### TASK TO CARRY OUT
Please repeat the records exactly from their first line, finishing at the line containing "localparam logic [1:0] PAY = 2'd2;" and including it.

### DATA EXTRACT

$ cat src/rtl/demo_frm_rx.sv
// demo_frm_rx: hunts SYNC, reads a length byte and packs the payload little-endian into DATA_W words.
// Define DEMO_FRM_RX_CHK_EN to require and verify a trailing XOR checksum byte.
module demo_frm_rx #(
  parameter int DATA_W = 32,
  parameter int MAX_LEN = 64,
  parameter logic [7:0] SYNC = 8'hA5
) (
  input  logic                clk,
  input  logic                rst,
  input  logic                in_vld,
  input  logic [7:0]          in_data,
  output logic                in_rdy,
  output logic                out_vld,
  output logic [DATA_W-1:0]   out_data,
  output logic [DATA_W/8-1:0] out_keep,
  output logic                out_last,
  output logic                out_err,
  input  logic                out_rdy,
  output logic [15:0]         frm_cnt,
  output logic [15:0]         drop_cnt
);
  localparam int NB = DATA_W / 8;
  localparam int LW = $clog2(NB) + 1;
  localparam logic [7:0] MAX_B = 8'(MAX_LEN);
  localparam logic [1:0] HUNT = 2'd0;
  localparam logic [1:0] LEN = 2'd1;
  localparam logic [1:0] PAY = 2'd2;
  logic [1:0] state;
  logic [7:0] rem;
  logic [LW-1:0] lane, fill;
  logic [DATA_W-1:0] pack, pack_n;
  logic [NB-1:0] keep_n;
  logic acc, full, fin;
`ifdef DEMO_FRM_RX_CHK_EN
  localparam logic [1:0] CHK = 2'd3;
  logic [7:0] chk;
  logic err;
  // lane already holds the filled-lane count while waiting for the checksum
  assign fill = lane;
  assign out_err = err;
`else
  assign fill = lane + LW'(1);
  assign out_err = 1'b0;
`endif
  assign in_rdy = !out_vld || out_rdy;
  assign acc = in_vld && in_rdy;
  assign full = lane == LW'(NB - 1);
  assign fin = rem == 8'd1;
  assign pack_n = pack | (DATA_W'(in_data) << {lane, 3'b000});
  assign keep_n = (NB'(1) << fill) - NB'(1);
  always_ff @(posedge clk) begin
    if (rst) begin
      state <= HUNT;
      rem <= '0;
      lane <= '0;
      pack <= '0;
      out_vld <= 1'b0;
      out_data <= '0;
      out_keep <= '0;
      out_last <= 1'b0;
      frm_cnt <= '0;
      drop_cnt <= '0;
`ifdef DEMO_FRM_RX_CHK_EN
      chk <= '0;
      err <= 1'b0;
`endif
    end else begin
      if (out_vld && out_rdy) out_vld <= 1'b0;
      if (out_vld && out_rdy && out_last && !out_err && frm_cnt != 16'hFFFF) frm_cnt <= frm_cnt + 16'd1;
      if (acc) begin
        case (state)
          HUNT: if (in_data == SYNC) state <= LEN;
          LEN: begin
            if (in_data == 8'd0 || in_data > MAX_B) begin
              if (drop_cnt != 16'hFFFF) drop_cnt <= drop_cnt + 16'd1;
              state <= HUNT;
            end else begin
              rem <= in_data;
              lane <= '0;
              pack <= '0;
              state <= PAY;
`ifdef DEMO_FRM_RX_CHK_EN
              chk <= in_data;
`endif
            end
          end
          PAY: begin
            rem <= rem - 8'd1;
`ifdef DEMO_FRM_RX_CHK_EN
            chk <= chk ^ in_data;
`endif
            if (fin) begin
`ifdef DEMO_FRM_RX_CHK_EN
              pack <= pack_n;
              lane <= lane + LW'(1);
              state <= CHK;
`else
              out_vld <= 1'b1;
              out_data <= pack_n;
              out_keep <= keep_n;
              out_last <= 1'b1;
              state <= HUNT;
`endif
            end else if (full) begin
              out_vld <= 1'b1;
              out_data <= pack_n;
              out_keep <= '1;
              out_last <= 1'b0;
`ifdef DEMO_FRM_RX_CHK_EN
              err <= 1'b0;
`endif
              pack <= '0;
              lane <= '0;
            end else begin
              pack <= pack_n;
              lane <= lane + LW'(1);
            end
          end
`ifdef DEMO_FRM_RX_CHK_EN
          CHK: begin
            out_vld <= 1'b1;
            out_data <= pack;
            out_keep <= keep_n;
            out_last <= 1'b1;
            err <= in_data != chk;
            if (in_data != chk && drop_cnt != 16'hFFFF) drop_cnt <= drop_cnt + 16'd1;
            state <= HUNT;
          end
`endif
          default: state <= HUNT;
        endcase
      end
    end
  end
endmodule

$ cat config.mk
export PLATFORM = sky130hd
export DESIGN_NAME = demo_frm_rx
export DESIGN_NICKNAME = d
export VERILOG_FILES = /design/src/rtl/demo_frm_rx.sv
export SDC_FILE = /design/constraint.sdc
export NUM_CORES = 1
export LEC_CHECK = 0
export ABC_AREA = 1
export ABC_CLOCK_PERIOD_IN_PS = 2400
export CAP_MARGIN = 20
export CORE_MARGIN = 5
export CORE_UTILIZATION = 46
export CTS_CLUSTER_DIAMETER = 120
export DETAILED_ROUTE_END_ITERATION = 10
export HOLD_SLACK_MARGIN = 0.12
export PLACE_DENSITY = 0.7
export RECOVER_POWER = 100
export SKIP_CTS_REPAIR_TIMING = 1
export SYNTH_ARGS = -nofsm -noshare
export SYNTH_HDL_FRONTEND = slang
export SYNTH_SLANG_ARGS = --single-unit
$ cat constraint.sdc
create_clock -name clk -period 2.4 [get_ports clk]
set_input_delay 0.72 -clock clk [delete_from_list [all_inputs] [get_ports clk]]
set_output_delay 0.72 -clock clk [all_outputs]
set_load 0.02 [all_outputs]
# After elaboration in Yosys (flattened, before gate mapping)
# Cells that the tools add are included.
dict set report classes {
  n_addsub 5
  order_cmp 1
  eq_ne 11
  n_shift 2
  mux 25
  bitwise 1
  reduce_logical 16
}
# operator count
set ops {}
lappend ops {{$mux W32} 5}
lappend ops {{$pmux W32 S2} 1}
lappend ops {{$add A16 B1 Y16 const B} 2}
lappend ops {{$ne A16 B16 Y1 const B} 2}
lappend ops {{$or A32 B32 Y32} 1}
lappend ops {{$shl A8 B6 Y32} 1}
lappend ops {{$pmux W8 S2} 1}
lappend ops {{$mux W3} 3}
lappend ops {{$reduce_and A3 Y1} 3}
lappend ops {{$eq A8 B1 Y1 const B} 1}
lappend ops {{$eq A8 B8 Y1 const B} 1}
lappend ops {{$gt A8 B7 Y1 const B} 1}
lappend ops {{$logic_not A8 Y1} 1}
lappend ops {{$mux W4} 2}
lappend ops {{$mux W8} 1}
lappend ops {{$ne A2 B2 Y1 const B} 4}
lappend ops {{$reduce_and A4 Y1} 2}
lappend ops {{$sub A8 B1 Y8 const B} 1}
lappend ops {{$mux W1} 7}
lappend ops {{$mux W2} 3}
lappend ops {{$pmux W2 S3} 1}
lappend ops {{$pmux W3 S2} 1}
lappend ops {{$logic_and A1 B1 Y1} 4}
lappend ops {{$reduce_bool A2 Y1} 2}
lappend ops {{other kinds (9)} 10}
dict set report word_totals {
  ff_bits 115
  inputBits 12
  output_inout_bits 72
  wordCells 71
}

# Longest topological paths before layout
dict set report logic_depth {
  depth_word 6
  ltp_mapped 11
  ltp_nobuf 10
}

# Worst setup path after synthesis
# Ideal clock, no wire load.
dict set report synth_timing {
  kind {input port to flip-flop}
  from {input out_rdy}
  to {register lane[2]}
  setup_ns 0.115
  t_arrival_ns 1.655
  required_time_ns 2.285
  path_slack_ns 0.630
  stages 8
  path_buffers 1
  path_cell_list {inv_1 a21boi_2 inv_2 a21oi_4 buf_4 nand3_1 nand2_1 nor2_1}
}
dict set report synth_via {
  elab_chain_len 3
}
# element line
set synth_rtl {}
lappend synth_rtl {{start, declared} 18} ;# input logic out_rdy,
lappend synth_rtl {{$logic_or A1 B1 Y1} 45} ;# assign in_rdy = !out_vld || out_rdy;
lappend synth_rtl {{$logic_and A1 B1 Y1} 46} ;# assign acc = in_vld && in_rdy;
lappend synth_rtl {{$reduce_and A4 Y1 (no source line)} n/a}
lappend synth_rtl {{end signal, assigned} 116} ;# lane <= lane + LW'(1);
lappend synth_rtl {{end, declared} 30} ;# logic [LW-1:0] lane, fill;
# Every way passes these cells.
# A chain may end at the register's enable or synchronous reset.

# Final worst setup path
dict set report layout_timing {
  from {register frm_cnt[4]}
  to {output frm_cnt[4]}
}
# element line
set layout_lines {}
lappend layout_lines {{start, declared} 19} ;# output logic [15:0] frm_cnt,
lappend layout_lines {{start signal, assigned} 69} ;# if (out_vld && out_rdy && out_last && !out_err && frm_cnt != 16'hFFFF) frm_cnt <= frm_cnt + 16'd1;
# No word-level cell between the ends.

==> flow_summary_export.csv <==
group,metric,value,unit
timing,fin_crit,2.32,ns
place,place_ws,-0.212,ns
critical_path,crit_buf_inv,1,
global_routing,grt_max_degree,51,
timing,final.period_utilization,0.966,
routing,wl_per_cell,13.8,um
synthesis,ys_warn_count,0,
synthesis,ys_ff_latch,115,
synthesis,yosysSeqAreaShare,0.366,
cts,clkSinkCount,115,
synthesis,synth.cell_area,6280,sq um
layout,syn2layout_area_growth,27.1,%
timing,fmax,0.431,GHz
layout,fillCellCount,1224,
global_routing,gr-usage-all-layers,0.207,
global_routing,antenna_found_initial,0,
die,core,13300,sq um
synthesis,syn-instance-count,923,
routing,remaining_drc_errors,0,
min_path,min_path_cells,2,
power_and_ir_drop,peakVddDrop,434,uV
die,die_y,127,um
critical_path,cp_slowest_cell,"dlygate4sd3_1",
routing,dr.first_iter.drc_count,525,
die,start_util,0.473,
cts,tritoncts,"built",
critical_path,path_max_fanout,6,
cts,clk_pin_slew,0.05,ns
place,port-buffer-count,82,
routing,via_count,6305,
timing,final_hold_viol_count,0,
timing,max-slew-margin-rel,0.572,
layout,insertedDiodeCount,0,
die,ioPinCount,84,
outcome,status,"finished clean",
timing,worst_slew_pin_slew,0.641,ns
timing,setup_viol,0,
cts,cts-root-buf,"clkbuf_16",
min_path,hold_start,"out_data[10]$_SDFFE_PP0P_",
critical_path,r2r_start,"frm_cnt[0]$_SDFFE_PP0P_",
critical_path,crit_type,"register to output pin",
die,dieArea,16100,sq um
routing,routed_wl,16600,um
routing,avgViaCountPerCell,5.23,
power_and_ir_drop,p_per_area,663,nW/um^2
critical_path,critical_path.cell_chain,"dlygate4sd3_1",
global_routing,grt_pass1_vias,5583,
timing,worst_slack,0.0824,ns
min_path,worstHoldEndpoint,"out_data[10]$_SDFFE_PP0P_",
critical_path,r2r_slack,0.29,ns
cts,clock_latency,0.43,ns
timing,skew,0.0118,ns
place,dp_hpwl,11300,um
timing,tns,0,ns
timing,rsz0062_at_grt,"no",
cts,htree_num_levels,4,
timing,slew_violations,0,
synthesis,synth_nets,947,
place,gp_congestion,0.868,
synthesis,avgSynthCellArea,6.81,sq um
critical_path,critPathCaptureType,"output pin",
critical_path,worst_r2r_path_depth,8,
cts,cts_made_buffers,17,
critical_path,start_kind,"register",
die,die_w,127,um
power_and_ir_drop,p_leak,3.23,nW
layout,layout-drive-gt1-share,0.0923,
global_routing,overflow,0,
critical_path,crit_arrival,1.60,ns
critical_path,r2r_end,"frm_cnt[0]$_SDFFE_PP0P_",
layout,nets,1041,
critical_path,cpPeakStageDelay,0.72,ns
routing,first_pass_iters,7,
critical_path,critPathRequiredTime,1.68,ns
job,max_cap_viol_count,0,
min_path,holdCritPathClass,"register to register",
synthesis,netlist-cell-type-count,36,
cts,clockBufferDepth,2,
global_routing,grt_pass1_wl,27400,um
die,rows,42,
routing,postRouteAntennaNets,0,
critical_path,cp_top_family,"buffers and inverters",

######

### COMPLETED EXERCISE
$ cat src/rtl/demo_frm_rx.sv
// demo_frm_rx: hunts SYNC, reads a length byte and packs the payload little-endian into DATA_W words.
// Define DEMO_FRM_RX_CHK_EN to require and verify a trailing XOR checksum byte.
module demo_frm_rx #(
  parameter int DATA_W = 32,
  parameter int MAX_LEN = 64,
  parameter logic [7:0] SYNC = 8'hA5
) (
  input  logic                clk,
  input  logic                rst,
  input  logic                in_vld,
  input  logic [7:0]          in_data,
  output logic                in_rdy,
  output logic                out_vld,
  output logic [DATA_W-1:0]   out_data,
  output logic [DATA_W/8-1:0] out_keep,
  output logic                out_last,
  output logic                out_err,
  input  logic                out_rdy,
  output logic [15:0]         frm_cnt,
  output logic [15:0]         drop_cnt
);
  localparam int NB = DATA_W / 8;
  localparam int LW = $clog2(NB) + 1;
  localparam logic [7:0] MAX_B = 8'(MAX_LEN);
  localparam logic [1:0] HUNT = 2'd0;
  localparam logic [1:0] LEN = 2'd1;
  localparam logic [1:0] PAY = 2'd2;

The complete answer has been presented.